ESX‐1 secreted virulence factors are recognized by multiple cytosolic AAA ATPases in pathogenic mycobacteria

Summary The ESX‐1 secretion system of Mycobacterium tuberculosis delivers bacterial virulence factors to host cells during infection. The most abundant factor, the ESAT‐6/CFP‐10 dimer, is targeted for secretion via a C‐terminal signal sequence on CFP‐10 that is recognized by the cytosolic ATPase, Rv3871. However, the selection determinants for other ESX‐1 substrates appear to be more complex. Some substrates, such as ESAT‐6, are secreted despite lacking signal sequences. Furthermore, all substrates require targeting of the other ESX‐1 secreted proteins, a distinguishing feature of this system. How ESX‐1 substrates are selected and the basis for co‐dependent secretion is unknown.

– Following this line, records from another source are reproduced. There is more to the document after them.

**src/rtl/vtl_pkg.sv**
```systemverilog
package vtl_pkg;
  localparam int LVL_W    = 2;
  localparam int NUM_REGS = 3;

  typedef enum logic [LVL_W-1:0] {
    RESP_OK      = 2'd0,
    RESP_TRAP    = 2'd1,
    RESP_TRAP_L2 = 2'd2,
    RESP_TRAP_L3 = 2'd3
  } bus_resp_e;

  // strobes from control to the length datapath
  typedef struct packed {
    logic             wrEn;
    logic             rdEn;
    logic [LVL_W-1:0] regIdx;
    logic [LVL_W-1:0] ownIdx;
    logic             clampL2;
    logic             clampL3;
    logic             zeroLen;
    logic [3:1]       present;
  } dp_strobe_t;
endpackage

```
**src/rtl/vtl_ctrl.sv**
```systemverilog
module vtl_ctrl
  import vtl_pkg::*;
(
  input  logic             clk,
  input  logic             rstN,
  input  logic [LVL_W-1:0] curLvl,
  input  logic             secureSt,
  input  logic             hasLvl2,
  input  logic             hasLvl3,
  input  logic             lvl3Is64,
  input  logic [1:0]       vecEnField,
  input  logic [1:0]       fpEnField,
  input  logic             l2TrapVec,
  input  logic             l2TrapFp,
  input  logic             l3VecEn,
  input  logic             l3TrapFp,
  input  logic [LVL_W-1:0] fpTrapLvl,
  input  logic             busSel,
  input  logic             busWr,
  input  logic [LVL_W-1:0] busIdx,
  output logic [LVL_W-1:0] trapLvl,
  output logic [LVL_W-1:0] busResp,
  output dp_strobe_t       st
);
  localparam int NUM_FIELDS = 2;

  function automatic logic fieldTraps(input logic [1:0] f, input logic [LVL_W-1:0] lvl);
    case (f)
      2'd1:    return lvl == '0;
      2'd3:    return 1'b0;
      default: return lvl <= LVL_W'(1);
    endcase
  endfunction

  logic [1:0]            enField [NUM_FIELDS];
  logic [NUM_FIELDS-1:0] fieldHit;
  logic                  fieldAny;
  logic [LVL_W-1:0]      fieldTarget;
  logic                  l2Hit, l3Hit;
  logic                  regPresent, accessOk;
  bus_resp_e             respE;

  assign enField[0] = vecEnField;
  assign enField[1] = fpEnField;

  // fields are walked in order: vector first, then floating point
  for (genvar g = 0; g < NUM_FIELDS; g++) begin : g_field
    assign fieldHit[g] = fieldTraps(enField[g], curLvl);
  end

  assign fieldAny    = |fieldHit;
  assign fieldTarget = (secureSt && !lvl3Is64) ? LVL_W'(3) : LVL_W'(1);
  assign l2Hit       = (curLvl <= LVL_W'(2)) && (l2TrapVec || l2TrapFp) && !secureSt;
  assign l3Hit       = !l3VecEn || l3TrapFp;

  always_comb begin
    if (fieldAny)   trapLvl = fieldTarget;
    else if (l2Hit) trapLvl = LVL_W'(2);
    else if (l3Hit) trapLvl = LVL_W'(3);
    else            trapLvl = '0;
  end

  always_comb begin
    case (busIdx)
      LVL_W'(1): regPresent = 1'b1;
      LVL_W'(2): regPresent = hasLvl2;
      LVL_W'(3): regPresent = hasLvl3;
      default:   regPresent = 1'b0;
    endcase
  end

  assign respE    = (busSel && regPresent) ? bus_resp_e'(trapLvl) : RESP_OK;
  assign busResp  = respE;
  assign accessOk = busSel && regPresent && (trapLvl == '0);

  always_comb begin
    st         = '0;
    st.wrEn    = accessOk && busWr;
    st.rdEn    = accessOk && !busWr;
    st.regIdx  = busIdx;
    st.ownIdx  = (curLvl <= LVL_W'(1)) ? LVL_W'(1) : curLvl;
    st.clampL2 = hasLvl2 && (curLvl < LVL_W'(2));
    st.clampL3 = hasLvl3 && (curLvl < LVL_W'(3));
    st.zeroLen = (trapLvl != '0) && (fpTrapLvl == '0);
    st.present = {hasLvl3, hasLvl2, 1'b1};
  end

  AST_TRAP_BLOCKS_WRITE: assert property (@(posedge clk) disable iff (!rstN)
    (busSel && trapLvl != '0 && busIdx == LVL_W'(1)) |-> !st.wrEn);
  AST_L1_ONLY_LOW: assert property (@(posedge clk) disable iff (!rstN)
    (trapLvl == LVL_W'(1)) |-> (curLvl <= LVL_W'(1)));
  AST_L2_NONSECURE: assert property (@(posedge clk) disable iff (!rstN)
    (trapLvl == LVL_W'(2)) |-> (!secureSt && curLvl != LVL_W'(3)));
  AST_L3_WHEN_ENABLED: assert property (@(posedge clk) disable iff (!rstN)
    (l3VecEn && !l3TrapFp && trapLvl == LVL_W'(3)) |-> (secureSt && !lvl3Is64));
  AST_ABSENT_NO_WRITE: assert property (@(posedge clk) disable iff (!rstN)
    (busSel && busWr && busIdx == LVL_W'(2) && !hasLvl2) |-> !st.wrEn);
endmodule

```
**src/rtl/vtl_lendp.sv**
```systemverilog
module vtl_lendp
  import vtl_pkg::*;
#(
  parameter int LEN_W  = 4,
  parameter int DATA_W = 64
) (
  input  logic              clk,
  input  logic              rstN,
  input  dp_strobe_t        st,
  input  logic [DATA_W-1:0] busWdata,
  output logic [DATA_W-1:0] busRdata,
  output logic [LEN_W-1:0]  effLen
);
  localparam logic [DATA_W-1:0] LEN_MASK = DATA_W'((1 << LEN_W) - 1);

  logic [LEN_W-1:0] wrVal;
  logic [LEN_W-1:0] view [0:NUM_REGS];
  logic [LEN_W-1:0] base, afterL2, afterL3;

  assign wrVal   = LEN_W'(busWdata & LEN_MASK);
  assign view[0] = '0;

  for (genvar i = 1; i <= NUM_REGS; i++) begin : g_len
    logic [LEN_W-1:0] q;
    always_ff @(posedge clk or negedge rstN) begin
      if (!rstN) q <= '0;
      else if (st.wrEn && st.regIdx == LVL_W'(i)) q <= wrVal;
    end
    assign view[i] = st.present[i] ? q : '0;
  end

  assign busRdata = st.rdEn ? DATA_W'(view[st.regIdx]) : '0;

  assign base    = view[st.ownIdx];
  assign afterL2 = (st.clampL2 && view[2] < base)    ? view[2] : base;
  assign afterL3 = (st.clampL3 && view[3] < afterL2) ? view[3] : afterL2;
  assign effLen  = st.zeroLen ? '0 : afterL3;

  AST_RD_UPPER_ZERO: assert property (@(posedge clk) disable iff (!rstN)
    busRdata[DATA_W-1:LEN_W] == '0);
  AST_CLAMP_L2: assert property (@(posedge clk) disable iff (!rstN)
    (st.clampL2 && !st.zeroLen) |-> (effLen <= view[2]));
  AST_CLAMP_L3: assert property (@(posedge clk) disable iff (!rstN)
    (st.clampL3 && !st.zeroLen) |-> (effLen <= view[3]));
endmodule

```
**src/rtl/vtl_resolver.sv**
```systemverilog
module vtl_resolver
  import vtl_pkg::*;
#(
  parameter int LEN_W  = 4,
  parameter int DATA_W = 64
) (
  input  logic              clk,
  input  logic              rstN,
  input  logic [1:0]        curLvl,
  input  logic              secureSt,
  input  logic              hasLvl2,
  input  logic              hasLvl3,
  input  logic              lvl3Is64,
  input  logic [1:0]        vecEnField,
  input  logic [1:0]        fpEnField,
  input  logic              l2TrapVec,
  input  logic              l2TrapFp,
  input  logic              l3VecEn,
  input  logic              l3TrapFp,
  input  logic [1:0]        fpTrapLvl,
  input  logic              busSel,
  input  logic              busWr,
  input  logic [1:0]        busIdx,
  input  logic [DATA_W-1:0] busWdata,
  output logic [DATA_W-1:0] busRdata,
  output logic [1:0]        busResp,
  output logic [1:0]        trapLvl,
  output logic [LEN_W-1:0]  effLen
);
  dp_strobe_t st;

  vtl_ctrl ctrl_i (
    .clk(clk), .rstN(rstN), .curLvl(curLvl), .secureSt(secureSt),
    .hasLvl2(hasLvl2), .hasLvl3(hasLvl3), .lvl3Is64(lvl3Is64),
    .vecEnField(vecEnField), .fpEnField(fpEnField),
    .l2TrapVec(l2TrapVec), .l2TrapFp(l2TrapFp),
    .l3VecEn(l3VecEn), .l3TrapFp(l3TrapFp), .fpTrapLvl(fpTrapLvl),
    .busSel(busSel), .busWr(busWr), .busIdx(busIdx),
    .trapLvl(trapLvl), .busResp(busResp), .st(st)
  );

  vtl_lendp #(.LEN_W(LEN_W), .DATA_W(DATA_W)) lendp_i (
    .clk(clk), .rstN(rstN), .st(st), .busWdata(busWdata),
    .busRdata(busRdata), .effLen(effLen)
  );

  AST_ZERO_LEN_ON_TRAP: assert property (@(posedge clk) disable iff (!rstN)
    (trapLvl != 2'd0 && fpTrapLvl == 2'd0) |-> (effLen == '0));
endmodule

```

Here we show that the EspC substrate interacts with Rv3868, a cytosolic AAA ATPase, through its C‐terminus. Swapping the C‐termini of EspC and CFP‐10 revealed that these signals are functionally distinct, suggesting that the proteins are targeted via interactions with different ATPases. Surprisingly, biochemical purification experiments demonstrate that these substrates and ATPases form multi‐protein complexes inside the cell and identified a new secreted substrate. By interfering with this protein interaction network, we have partially uncoupled co‐dependent substrate secretion. Our results suggest that proper functioning of the ESX‐1 pathway requires the interaction of multiple ESX‐1 substrates and components prior to their secretion. Ultimately, understanding the details of ESX‐1 targeting may allow for engineering of better vaccines to prevent tuberculosis.